Baird Textile Holdings Ltd v Marks & Spencer plc 2001
B, who had supplied clothing to M&S for 30 years until M&S terminated the
arrangement without warning, appealed against a finding dismissing their
argument that there had been an implied contract requiring M&S to give
reasonable notice of termination. M&S cross appealed in respect of a finding that
the issue of whether they should be estopped from terminating the arrangement
without giving reasonable notice should proceed to trial. The court held,
dismissing B's appeal and allowing M&S's cross appeal, that the alleged
obligation on the part of M&S to acquire clothing from B was insufficiently
certain to found either a contractual obligation or a claim based on estoppel.

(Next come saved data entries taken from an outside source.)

Background: an optimization exercise with open tools, aiming at small area. Do not read the settings as production practice. The RTL was checked by simulation tests, not by an equivalence proof against the original design. Power figures rest on the tool's default switching activity, not on a simulated workload.

===== flow/run.sh =====
#!/bin/bash
# Standard ORFS layout (the standard.sh, unchanged synthesis script and
# registers) with area-oriented options:
#  - ABC maps the combinational logic with an area-recovering script
#    (flow/abc_area_map.script) in place of ORFS's delay-oriented one; timing
#    is then repaired by the normal placement/CTS/route repair steps,
#  - port buffers made from the smallest buffer cell,
#  - clock tree from clkbuf_4 cells, without dummy balancing loads.
# make's output goes to standard.log; each ORFS step keeps its own log under
# orfs/logs/.
set -uo pipefail
here=$(pwd)
rm -rf "$here/orfs_scripts"
cp -r "$FLOW_HOME/scripts" "$here/orfs_scripts"
cp "$here/flow/abc_area_map.script" "$here/orfs_scripts/abc_speed.script"
export SCRIPTS_DIR="$here/orfs_scripts"
export BUFFER_PORTS_ARGS="-buffer_cell sky130_fd_sc_hd__buf_1"
export CTS_ARGS="-sink_clustering_enable -repair_clock_nets -buf_list sky130_fd_sc_hd__clkbuf_4 -dont_use_dummy_load"
bash standard.sh > standard.log 2>&1

===== flow/abc_area_map.script =====
&get -n
&st
&dch -f
&nf -R 1000 -p -F 8 -A 4
&st
&syn2
&dch -f
&nf -R 1000 -p -F 8 -A 4
&st
&synch2
&nf -R 1000 -p -F 8 -A 4
&st
&dch -f
&nf -R 1000 -p -F 8 -A 4
&st
&dch -f
&nf -R 1000 -p -F 8 -A 4
&st
&syn2
&dch -f
&nf -R 1000 -p -F 8 -A 4
&st
&dch -f
&nf -R 1000 -p -F 8 -A 4
&st
&dch -f
&nf -R 1000 -p -F 8 -A 4
&put
topo
stime -c
dnsize -c

===== standard.sh =====
#!/bin/bash
# synth_recipe.tcl (not shown) runs the flow's synth.tcl, then flattens the netlist and writes it again
# the make line also repeats each setting of config.mk as NAME=value (left out here)
make -C /OpenROAD-flow-scripts/flow DESIGN_CONFIG=/design/flow/config.mk WORK_HOME=/design/flow/orfs CLKGATE_MAP_FILE= SYNTH_SCRIPT=/design/flow/synth_recipe.tcl "${@:-finish}"

===== config.mk =====
export PLATFORM = sky130hd
export DESIGN_NAME = sgmux
export DESIGN_NICKNAME = sgmux
export VERILOG_FILES = /design/flow/design.v
export SDC_FILE = /design/flow/constraint.sdc
export NUM_CORES = 4
export LEC_CHECK = 0
export CAP_MARGIN = 20
export CORE_MARGIN = 2
export CORE_UTILIZATION = 65
export SLEW_MARGIN = 20

===== constraint.sdc =====
create_clock -name core_clock -period 12.0 [get_ports {clk}]
set_input_delay 2.4000 -clock core_clock [delete_from_list [all_inputs] [get_ports {clk}]]
set_output_delay 2.4000 -clock core_clock [all_outputs]
set_load 0.01 [all_outputs]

Firmly rejects the view that under present English law promissory estoppel can be
used as a cause of action. Yet Mance LJ suggests that Walton Stores might have
been decided in the same way in England. Do you agree with his reasoning on this
point.
The court of appeal here accepted that different principles apply to different types
of estoppel. Do you agree with this approach?
Woodhouse AC Israel Cocoa Ltd SA v Nigerian Produce Marketing Co Ltd
1972
To found a promissory estoppel a representation had to be clear and unequivocal.
To found a promissory estoppel, a representation must be clear and unequivocal,
and if a representation is not so made, it matters not that the representee should
have misconstrued it and relied upon it. W were English cocoa buyers, and N.P.
were Nigerian sellers. Before 1967 the contract prices were stated in GBP
Nigerian, which were equal in value to GBP Sterling. In anticipation of
devaluation, W asked that payment might be made in Sterling, and N.P. agreed.
Later, devaluation having taken place, N.P. refused to release shipments until
payment was made in the amount of Sterling equivalent to the full contract value
in GBP Nigerian. W contended that they need only pay on the basis of GBP 1
Sterling for GBP 1 Nigerian.
Held, that the representation had not been sufficiently precise to found a
variation of the contracts, or an estoppel.